03 Sep 2015
The Resurgence Poetry Prize welcomes former monk and long-term peace and environmental activist, Satish Kumar, who has been quietly setting the Global Agenda for change for over 50 years – to talk on Soil, Soul, Society.
Human aspirations have often been expressed in trinities. Father, Son and Holy Spirit inspire the Christian vision. Life, liberty and pursuit of happiness focused American aspirations. Liberté, Egalité, Fraternité drove the French Revolution. Mind, Body and Spirit was at the heart of the New Age movement.
Now in the age of ecology, Soil, Soul, Society is a new trinity, to inspire us to work towards a holistic world-view. Thus we can act to bring environment, spirituality and humanity together.

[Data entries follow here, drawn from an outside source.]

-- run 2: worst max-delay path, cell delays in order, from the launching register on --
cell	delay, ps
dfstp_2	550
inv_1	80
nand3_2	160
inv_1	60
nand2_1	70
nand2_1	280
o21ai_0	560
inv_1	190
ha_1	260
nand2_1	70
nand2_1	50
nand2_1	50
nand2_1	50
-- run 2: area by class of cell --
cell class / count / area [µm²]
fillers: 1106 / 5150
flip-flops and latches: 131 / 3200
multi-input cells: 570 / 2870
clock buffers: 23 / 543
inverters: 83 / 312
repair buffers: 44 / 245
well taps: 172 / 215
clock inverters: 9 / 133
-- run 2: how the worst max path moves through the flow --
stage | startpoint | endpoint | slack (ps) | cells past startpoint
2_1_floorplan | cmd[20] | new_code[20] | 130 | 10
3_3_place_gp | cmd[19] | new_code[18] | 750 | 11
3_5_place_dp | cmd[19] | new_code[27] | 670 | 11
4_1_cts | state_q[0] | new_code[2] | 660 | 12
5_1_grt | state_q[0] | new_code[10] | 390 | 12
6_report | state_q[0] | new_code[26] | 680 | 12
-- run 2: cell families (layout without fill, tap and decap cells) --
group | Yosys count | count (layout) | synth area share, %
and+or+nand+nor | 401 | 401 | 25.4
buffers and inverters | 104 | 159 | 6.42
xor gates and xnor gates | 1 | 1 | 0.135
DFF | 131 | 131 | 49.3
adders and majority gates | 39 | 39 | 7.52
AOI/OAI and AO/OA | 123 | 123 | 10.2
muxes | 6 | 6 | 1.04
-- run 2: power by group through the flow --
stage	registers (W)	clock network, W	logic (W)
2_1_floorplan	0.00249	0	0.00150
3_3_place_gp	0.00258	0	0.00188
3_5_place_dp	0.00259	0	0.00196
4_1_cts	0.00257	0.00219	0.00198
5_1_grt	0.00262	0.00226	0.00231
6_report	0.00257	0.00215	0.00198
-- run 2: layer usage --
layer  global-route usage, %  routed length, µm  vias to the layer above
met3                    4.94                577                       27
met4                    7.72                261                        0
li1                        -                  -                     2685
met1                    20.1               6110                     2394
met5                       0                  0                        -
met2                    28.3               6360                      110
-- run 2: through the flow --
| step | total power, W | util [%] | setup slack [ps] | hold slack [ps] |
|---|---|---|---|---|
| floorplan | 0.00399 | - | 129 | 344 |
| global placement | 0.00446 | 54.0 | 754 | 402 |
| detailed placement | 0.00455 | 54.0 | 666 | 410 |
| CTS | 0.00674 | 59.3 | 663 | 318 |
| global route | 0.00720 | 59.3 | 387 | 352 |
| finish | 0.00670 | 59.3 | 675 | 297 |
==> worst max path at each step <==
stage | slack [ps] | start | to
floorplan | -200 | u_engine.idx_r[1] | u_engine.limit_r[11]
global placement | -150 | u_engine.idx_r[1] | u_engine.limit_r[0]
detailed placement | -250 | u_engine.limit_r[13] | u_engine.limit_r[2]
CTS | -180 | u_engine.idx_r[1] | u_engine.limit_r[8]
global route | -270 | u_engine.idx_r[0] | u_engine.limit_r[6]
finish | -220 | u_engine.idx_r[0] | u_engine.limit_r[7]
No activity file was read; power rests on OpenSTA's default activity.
[src/hw/rtl/jbl_front.sv]
// jbl_front: input word capture, action filter and a two-entry item queue
// depends on jbl_pkg
`timescale 1ns / 1ps
module jbl_front import jbl_pkg::*; (
  input  logic                  clk,
  input  logic                  rst_n,
  input  logic                  in_tvalid,
  output logic                  in_tready,
  input  logic [IN_TDATA_W-1:0] in_tdata,
  input  logic [1:0]            in_tuser,
  output item_t                 q_item,
  output logic                  q_valid,
  input  logic                  q_ready
);

  item_t      ent_r [2];
  logic       rd_ptr_r;
  logic       wr_ptr_r;
  logic [1:0] cnt_r;
  logic       push;
  logic       pop;
  item_t      in_item;

  assign in_tready = (cnt_r != 2'd2);
  assign q_valid   = (cnt_r != 2'd0);
  assign q_item    = ent_r[rd_ptr_r];
  // unused action code carries no work and is dropped here
  assign push      = in_tvalid && in_tready && (in_tuser != ACT_NONE);
  assign pop       = q_valid && q_ready;

  always_comb begin
    in_item.act  = in_tuser;
    in_item.seq  = $signed(in_tdata[31:0]);
    in_item.size = in_tdata[47:32];
    in_item.arr  = in_tdata[95:48];
    in_item.now  = in_tdata[143:96];
  end

  always_ff @(posedge clk) begin
    if (!rst_n) begin
      rd_ptr_r <= 1'b0;
      wr_ptr_r <= 1'b0;
      cnt_r    <= 2'd0;
    end else begin
      if (push) begin
        ent_r[wr_ptr_r] <= in_item;
        wr_ptr_r        <= ~wr_ptr_r;
      end
      if (pop) begin
        rd_ptr_r <= ~rd_ptr_r;
      end
      if (push && !pop) begin
        cnt_r <= cnt_r + 2'd1;
      end else if (pop && !push) begin
        cnt_r <= cnt_r - 2'd1;
      end
    end
  end

endmodule
[src/design/frrl_div.sv]
// bit-serial restoring divider, one quotient bit per cycle
// divides the word and the all-ones limit by the same range; depends on frrl_pkg
module frrl_div import frrl_pkg::*; (
  input  logic               clk_i,
  input  logic               rst_ni,
  input  logic               start_i,
  input  logic [WORD_W-1:0]  word_i,
  input  logic [RANGE_W-1:0] range_i,
  output div_stat_t          stat_o,
  output div_res_t           res_o
);

  logic [WORD_W-1:0]  wq_q, wq_d, tq_q, tq_d;
  logic [RANGE_W-1:0] wr_q, wr_d, tr_q, tr_d;
  logic [STEP_W-1:0]  step_q, step_d;
  logic               busy_q, busy_d, done_q, done_d;
  logic [RANGE_W:0]   w_sh, t_sh, w_sub, t_sub;
  logic               w_ge, t_ge;

  // one compare-subtract per lane
  always_comb begin
    w_sh  = {wr_q, wq_q[WORD_W-1]};
    t_sh  = {tr_q, tq_q[WORD_W-1]};
    w_ge  = (w_sh >= {1'b0, range_i});
    t_ge  = (t_sh >= {1'b0, range_i});
    w_sub = w_ge ? (w_sh - {1'b0, range_i}) : w_sh;
    t_sub = t_ge ? (t_sh - {1'b0, range_i}) : t_sh;
  end

  always_comb begin
    wq_d   = wq_q;
    tq_d   = tq_q;
    wr_d   = wr_q;
    tr_d   = tr_q;
    step_d = step_q;
    busy_d = busy_q;
    done_d = 1'b0;
    if (start_i) begin
      wq_d   = word_i;
      tq_d   = WORD_TOP;
      wr_d   = '0;
      tr_d   = '0;
      step_d = '0;
      busy_d = 1'b1;
    end else if (busy_q) begin
      wq_d   = {wq_q[WORD_W-2:0], w_ge};
      tq_d   = {tq_q[WORD_W-2:0], t_ge};
      wr_d   = w_sub[RANGE_W-1:0];
      tr_d   = t_sub[RANGE_W-1:0];
      step_d = step_q + STEP_W'(1);
      if (step_q == '1) begin
        busy_d = 1'b0;
        done_d = 1'b1;
      end
    end
  end

  always_ff @(posedge clk_i or negedge rst_ni) begin
    if (!rst_ni) begin
      step_q <= '0;
      busy_q <= 1'b0;
      done_q <= 1'b0;
    end else begin
      step_q <= step_d;
      busy_q <= busy_d;
      done_q <= done_d;
    end
  end

  always_ff @(posedge clk_i) begin
    wq_q <= wq_d;
    tq_q <= tq_d;
    wr_q <= wr_d;
    tr_q <= tr_d;
  end

  assign stat_o = '{busy: busy_q, done: done_q};
  assign res_o  = '{quot_word: wq_q, quot_top: tq_q, rem_word: wr_q, rem_top: tr_q};

endmodule
File: src/hdl/pzs_pkg.sv
// Package for the pitch zone servo controller: fixed codes, constants and
// the control/status types shared by the top level and the serial MAC.
// No dependencies.
package pzs_pkg;

    localparam logic [7:0] HDR_SYNC   = 8'h55;
    localparam logic [7:0] KIND_ANGLE = 8'h53;

    // Register indexes on the configuration port
    localparam logic [1:0] REG_INNER_GAIN  = 2'd0;
    localparam logic [1:0] REG_OUTER_GAIN  = 2'd1;
    localparam logic [1:0] REG_RATE_GAIN   = 2'd2;
    localparam logic [1:0] REG_TRIM_OFFSET = 2'd3;

    localparam logic signed [15:0] INNER_GAIN_RST  = 16'sd102;
    localparam logic signed [15:0] OUTER_GAIN_RST  = 16'sd1024;
    localparam logic signed [15:0] RATE_GAIN_RST   = 16'sd0;
    localparam logic signed [15:0] TRIM_OFFSET_RST = 16'sd1280;

    // Zone codes
    localparam logic [1:0] ZONE_INNER = 2'd0;
    localparam logic [1:0] ZONE_UP    = 2'd1;
    localparam logic [1:0] ZONE_DOWN  = 2'd2;
    localparam logic [1:0] ZONE_HELD  = 2'd3;

    // Servo scale 8.6469 and base 1503.2, both in Q16
    localparam logic [19:0] SERVO_GAIN = 20'd566683;
    localparam logic [26:0] SERVO_BASE = 27'd98513715;

    // Multiplier digits: 16-bit signed gains and the 20-bit unsigned servo
    // scale both fit a 21-bit two's complement multiplier.
    localparam int MUL_W = 21;
    localparam int CNT_W = $clog2(MUL_W);

    typedef struct packed {
        logic busy;
        logic done;
    } pzs_mac_sts_t;

endpackage
===== src/design/assert_macros.svh =====
// Assertion macros shared by the design files.
// Plain text, no dependencies; every macro samples on clock and is off in reset.
`ifndef ASSERT_MACROS_SVH
`define ASSERT_MACROS_SVH

// property holds at every edge out of reset
`define ASSERT_ALWAYS(label, prop, msg) \
   label: assert property (@(posedge clock) disable iff (reset) (prop)) else $error(msg);

// consequent holds in the same cycle as the antecedent
`define ASSERT_IMPLIES(label, ante, cons, msg) \
   label: assert property (@(posedge clock) disable iff (reset) (ante) |-> (cons)) \
      else $error(msg);

// consequent holds in the cycle after the antecedent
`define ASSERT_NEXT(label, ante, cons, msg) \
   label: assert property (@(posedge clock) disable iff (reset) (ante) |=> (cons)) \
      else $error(msg);

`endif


===== src/design/clcs_pkg.sv =====
// Package for the current limit calibration sequencer: types, register
// indexes, reset values and the default per-entry tables. No dependencies.
package clcs_pkg;

   localparam int unsigned TABLE_ROWS = 16;

   typedef logic [2:0] csr_index_type;

   localparam csr_index_type CSR_RAMP_LIMIT    = 3'd0;
   localparam csr_index_type CSR_SETTLE_TICKS  = 3'd1;
   localparam csr_index_type CSR_STABLE_NEEDED = 3'd2;
   localparam csr_index_type CSR_ACCEPT_WINDOW = 3'd3;
   localparam csr_index_type CSR_TUNE_DEADBAND = 3'd4;
   localparam csr_index_type CSR_OUTPUT_MAX    = 3'd5;

   localparam logic [15:0] RESET_RAMP_LIMIT    = 16'd4800;
   localparam logic [7:0]  RESET_SETTLE_TICKS  = 8'd50;
   localparam logic [7:0]  RESET_STABLE_NEEDED = 8'd10;
   localparam logic [11:0] RESET_ACCEPT_WINDOW = 12'd30;
   localparam logic [11:0] RESET_TUNE_DEADBAND = 12'd3;
   localparam logic [15:0] RESET_OUTPUT_MAX    = 16'd2400;

   // evaluation result handed from the tuning datapath to the sequencer
   typedef struct packed {
      logic        in_window;
      logic [15:0] integ;
   } tune_result_type;

   function automatic logic [15:0] default_pwm(input logic [3:0] row);
      logic [15:0] val;
      unique case (row)
         4'd0:    val = 16'd470;
         4'd1:    val = 16'd570;
         4'd2:    val = 16'd660;
         4'd3:    val = 16'd740;
         4'd4:    val = 16'd790;
         4'd5:    val = 16'd900;
         4'd6:    val = 16'd550;
         4'd7:    val = 16'd570;
         4'd8:    val = 16'd660;
         4'd9:    val = 16'd740;
         4'd10:   val = 16'd790;
         4'd11:   val = 16'd900;
         default: val = 16'd0;
      endcase
      return val;
   endfunction

   function automatic logic [8:0] default_target(input logic [3:0] row);
      logic [8:0] val;
      unique case (row)
         4'd0:    val = 9'd135;
         4'd1:    val = 9'd140;
         4'd2:    val = 9'd156;
         4'd3:    val = 9'd171;
         4'd4:    val = 9'd186;
         4'd5:    val = 9'd200;
         4'd6:    val = 9'd250;
         4'd7:    val = 9'd280;
         4'd8:    val = 9'd312;
         4'd9:    val = 9'd342;
         4'd10:   val = 9'd372;
         4'd11:   val = 9'd400;
         default: val = 9'd0;
      endcase
      return val;
   endfunction

endpackage


===== src/design/current_limit_calibration_sequencer.sv =====
// Current limit calibration sequencer, top level.
// Depends on clcs_pkg, clcs_tune and assert_macros.svh.
//
// Usage:
//  - req_ channel: one transfer per millisecond tick, carrying req_current.
//  - rsp_ channel: exactly one result transfer per request transfer, in order.
//    The first ramp_limit ticks ramp the drive level (rsp_motor_valid/level).
//    After that every (settle_ticks+1)-th tick is evaluated against the
//    active entry's target: outside the window the integrator steps and
//    rsp_limit_valid/pwm report it; after more than stable_needed hits in
//    the window the entry is stored (rsp_store_valid/index/value). Storing
//    the last entry raises rsp_finished, which then stays set.
//  - csr_ port: write-only, register index in csr_index, data in csr_wdata;
//    write only while no transfer is in flight.
// Timing: a request transfer's result is registered in the output register
//  in the cycle after the transfer. Throughput: one transfer per cycle while
//  rsp_ready is held high; the whole step is a single pass from the accepted
//  sample and the state registers to the output register and next state.
// Stall: req_ready stays high while the output register is empty or being
//  drained; when the receiver holds rsp_ready low, the held result blocks
//  the request side.
// Reset: clears sequencer state and the output valid bit, but not the result
//  fields; reloads register defaults and restores the default PWM table.
`include "assert_macros.svh"

module current_limit_calibration_sequencer import clcs_pkg::*; #(
   parameter int unsigned ENTRY_COUNT = 12
) (
   input  logic          clock,
   input  logic          reset,
   // request channel
   input  logic          req_valid,
   output logic          req_ready,
   input  logic [11:0]   req_current,
   // result channel
   output logic          rsp_valid,
   input  logic          rsp_ready,
   output logic          rsp_motor_valid,
   output logic [14:0]   rsp_motor_level,
   output logic          rsp_limit_valid,
   output logic [15:0]   rsp_limit_pwm,
   output logic          rsp_store_valid,
   output logic [3:0]    rsp_store_index,
   output logic [15:0]   rsp_store_value,
   output logic          rsp_finished,
   // configuration
   input  logic          csr_we,
   input  csr_index_type csr_index,
   input  logic [15:0]   csr_wdata
);

   localparam logic [3:0] LAST_ENTRY = 4'(ENTRY_COUNT - 1);
   localparam int unsigned TAB_IW = (ENTRY_COUNT > 1) ? $clog2(ENTRY_COUNT) : 1;

   // configuration registers
   logic [15:0] ramp_limit_ff;
   logic [7:0]  settle_ticks_ff;
   logic [7:0]  stable_needed_ff;
   logic [11:0] accept_window_ff;
   logic [11:0] tune_deadband_ff;
   logic [15:0] output_max_ff;

   // sequencer state
   logic [15:0] ramp_level_ff,  ramp_level_in;
   logic [7:0]  tick_count_ff,  tick_count_in;
   logic [7:0]  stable_hits_ff, stable_hits_in;
   logic [3:0]  entry_index_ff, entry_index_in;
   logic [15:0] integrator_ff,  integrator_in;
   logic [15:0] tuned_pwm_ff,   tuned_pwm_in;
   logic        done_ff,        done_in;
   logic [15:0] pwm_table_ff [ENTRY_COUNT];
   logic        table_we;

   // output register
   logic        rsp_valid_ff,   rsp_valid_in;
   logic        motor_valid_ff, motor_valid_in;
   logic [14:0] motor_level_ff, motor_level_in;
   logic        limit_valid_ff, limit_valid_in;
   logic [15:0] limit_pwm_ff,   limit_pwm_in;
   logic        store_valid_ff, store_valid_in;
   logic [3:0]  store_index_ff, store_index_in;
   logic [15:0] store_value_ff, store_value_in;
   logic        finished_ff,    finished_in;

   logic            req_xfer;
   logic [3:0]      idx;           // active entry, clamped to the table
   logic [3:0]      idx_next;
   logic [15:0]     ramp_inc;
   logic [7:0]      tick_inc;
   logic [7:0]      hits_inc;
   tune_result_type tune;

   assign req_ready = !rsp_valid_ff || rsp_ready;
   assign req_xfer  = req_valid && req_ready;

   assign idx      = (entry_index_ff > LAST_ENTRY) ? LAST_ENTRY : entry_index_ff;
   assign idx_next = idx + 4'd1;
   assign ramp_inc = ramp_level_ff + 16'd1;
   assign tick_inc = tick_count_ff + 8'd1;
   assign hits_inc = stable_hits_ff + 8'd1;

   clcs_tune u_tune (
      .current       (req_current),
      .target        (default_target(idx)),
      .integrator    (integrator_ff),
      .accept_window (accept_window_ff),
      .tune_deadband (tune_deadband_ff),
      .output_max    (output_max_ff),
      .result        (tune)
   );

   // one step of the sequence for the sample being transferred
   always_comb begin
      ramp_level_in  = ramp_level_ff;
      tick_count_in  = tick_count_ff;
      stable_hits_in = stable_hits_ff;
      entry_index_in = entry_index_ff;
      integrator_in  = integrator_ff;
      tuned_pwm_in   = tuned_pwm_ff;
      done_in        = done_ff;
      table_we       = 1'b0;

      motor_valid_in = 1'b0;
      motor_level_in = 15'd0;
      limit_valid_in = 1'b0;
      limit_pwm_in   = 16'd0;
      store_valid_in = 1'b0;
      store_index_in = 4'd0;
      store_value_in = 16'd0;
      finished_in    = 1'b0;

      priority if (done_ff) begin
         finished_in = 1'b1;
      end else if (ramp_level_ff < ramp_limit_ff) begin
         ramp_level_in  = ramp_inc;
         tick_count_in  = 8'd0;
         motor_valid_in = 1'b1;
         motor_level_in = ramp_inc[15:1];
      end else if (tick_inc <= settle_ticks_ff) begin
         tick_count_in = tick_inc;   // settling, nothing reported
      end else begin
         tick_count_in  = 8'd0;
         entry_index_in = idx;
         if (tune.in_window) begin
            stable_hits_in = hits_inc;
            if (hits_inc > stable_needed_ff) begin
               stable_hits_in = 8'd0;
               table_we       = 1'b1;
               store_valid_in = 1'b1;
               store_index_in = idx;
               store_value_in = tuned_pwm_ff;
               if (idx < LAST_ENTRY) begin
                  entry_index_in = idx_next;
                  tuned_pwm_in   = pwm_table_ff[idx_next[TAB_IW-1:0]];
               end else begin
                  // last entry: clear the run and stay finished
                  ramp_level_in  = 16'd0;
                  stable_hits_in = 8'd0;
                  entry_index_in = 4'd0;
                  integrator_in  = 16'd0;
                  tuned_pwm_in   = 16'd0;
                  done_in        = 1'b1;
                  finished_in    = 1'b1;
               end
            end
         end else begin
            stable_hits_in = 8'd0;
            integrator_in  = tune.integ;
            tuned_pwm_in   = tune.integ;
            limit_valid_in = 1'b1;
            limit_pwm_in   = tune.integ;
         end
      end
   end

   assign rsp_valid_in = req_xfer || (rsp_valid_ff && !rsp_ready);

   always_ff @(posedge clock) begin
      if (reset) begin
         ramp_limit_ff    <= RESET_RAMP_LIMIT;
         settle_ticks_ff  <= RESET_SETTLE_TICKS;
         stable_needed_ff <= RESET_STABLE_NEEDED;
         accept_window_ff <= RESET_ACCEPT_WINDOW;
         tune_deadband_ff <= RESET_TUNE_DEADBAND;
         output_max_ff    <= RESET_OUTPUT_MAX;
      end else if (csr_we) begin
         unique case (csr_index)
            CSR_RAMP_LIMIT:    ramp_limit_ff    <= csr_wdata;
            CSR_SETTLE_TICKS:  settle_ticks_ff  <= csr_wdata[7:0];
            CSR_STABLE_NEEDED: stable_needed_ff <= csr_wdata[7:0];
            CSR_ACCEPT_WINDOW: accept_window_ff <= csr_wdata[11:0];
            CSR_TUNE_DEADBAND: tune_deadband_ff <= csr_wdata[11:0];
            CSR_OUTPUT_MAX:    output_max_ff    <= csr_wdata;
            default: ;   // unmapped index, write dropped
         endcase
      end
   end

   always_ff @(posedge clock) begin
      if (reset) begin
         ramp_level_ff  <= 16'd0;
         tick_count_ff  <= 8'd0;
         stable_hits_ff <= 8'd0;
         entry_index_ff <= 4'd0;
         integrator_ff  <= 16'd0;
         tuned_pwm_ff   <= 16'd0;
         done_ff        <= 1'b0;
      end else if (req_xfer) begin
         ramp_level_ff  <= ramp_level_in;
         tick_count_ff  <= tick_count_in;
         stable_hits_ff <= stable_hits_in;
         entry_index_ff <= entry_index_in;
         integrator_ff  <= integrator_in;
         tuned_pwm_ff   <= tuned_pwm_in;
         done_ff        <= done_in;
      end
   end

   // PWM table: defaults at reset, one entry written per stored calibration
   always_ff @(posedge clock) begin
      if (reset) begin
         for (int i = 0; i < ENTRY_COUNT; i++) begin
            pwm_table_ff[i] <= default_pwm(4'(i));
         end
      end else if (req_xfer && table_we) begin
         pwm_table_ff[idx[TAB_IW-1:0]] <= tuned_pwm_ff;
      end
   end

   always_ff @(posedge clock) begin
      if (reset) begin
         rsp_valid_ff <= 1'b0;
      end else begin
         rsp_valid_ff <= rsp_valid_in;
      end
   end

   always_ff @(posedge clock) begin
      if (req_xfer) begin
         motor_valid_ff <= motor_valid_in;
         motor_level_ff <= motor_level_in;
         limit_valid_ff <= limit_valid_in;
         limit_pwm_ff   <= limit_pwm_in;
         store_valid_ff <= store_valid_in;
         store_index_ff <= store_index_in;
         store_value_ff <= store_value_in;
         finished_ff    <= finished_in;
      end
   end

   assign rsp_valid       = rsp_valid_ff;
   assign rsp_motor_valid = motor_valid_ff;
   assign rsp_motor_level = motor_level_ff;
   assign rsp_limit_valid = limit_valid_ff;
   assign rsp_limit_pwm   = limit_pwm_ff;
   assign rsp_store_valid = store_valid_ff;
   assign rsp_store_index = store_index_ff;
   assign rsp_store_value = store_value_ff;
   assign rsp_finished    = finished_ff;

   // checks
   `ASSERT_IMPLIES(a_done_cleared, done_ff,
      (ramp_level_ff == 16'd0) && (entry_index_ff == 4'd0) && (integrator_ff == 16'd0),
      "finished sequencer still holds run state")
   `ASSERT_NEXT(a_done_reports, req_xfer && done_ff,
      rsp_valid_ff && finished_ff && !store_valid_ff && !limit_valid_ff,
      "transfer after finish did not report finished only")
   `ASSERT_IMPLIES(a_one_event, rsp_valid_ff,
      $onehot0({motor_valid_ff, limit_valid_ff, store_valid_ff}),
      "more than one event in one result")
   `ASSERT_ALWAYS(a_entry_range, entry_index_ff <= LAST_ENTRY,
      "entry index beyond table")

endmodule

Satish Kumar was just nine when he left his family home to join the wandering Jains and 18 when he decided he could achieve more back in the world, campaigning for land reform in India and working to turn Gandhi’s vision of a renewed India and a peaceful world into reality. Inspired in his early 20s by the example of the British peace activist Bertrand Russell, Satish embarked on an 8,000-mile peace pilgrimage together with E.P. Menon. Carrying no money and depending on the kindness and hospitality of strangers, they walked from India to America, via Moscow, London and Paris, to deliver a humble packet of ‘peace tea’ to the then leaders of the world’s four nuclear powers. In 1991, Schumacher College, a residential international centre for the study of ecological and spiritual values, was founded, of which he is the Director of Programmes.
He is the author of Path Without Destination (William Morrow, 2000) and You Are Therefore I Am (Green Books, 2002). Satish Kumar has written the “Introduction” to Seeing God Everywhere: Essays on Nature and the Sacred and The “Foreword” to On the Origin of Beauty: Ecophilosophy in the Light of Traditional Wisdom, by John Griffin.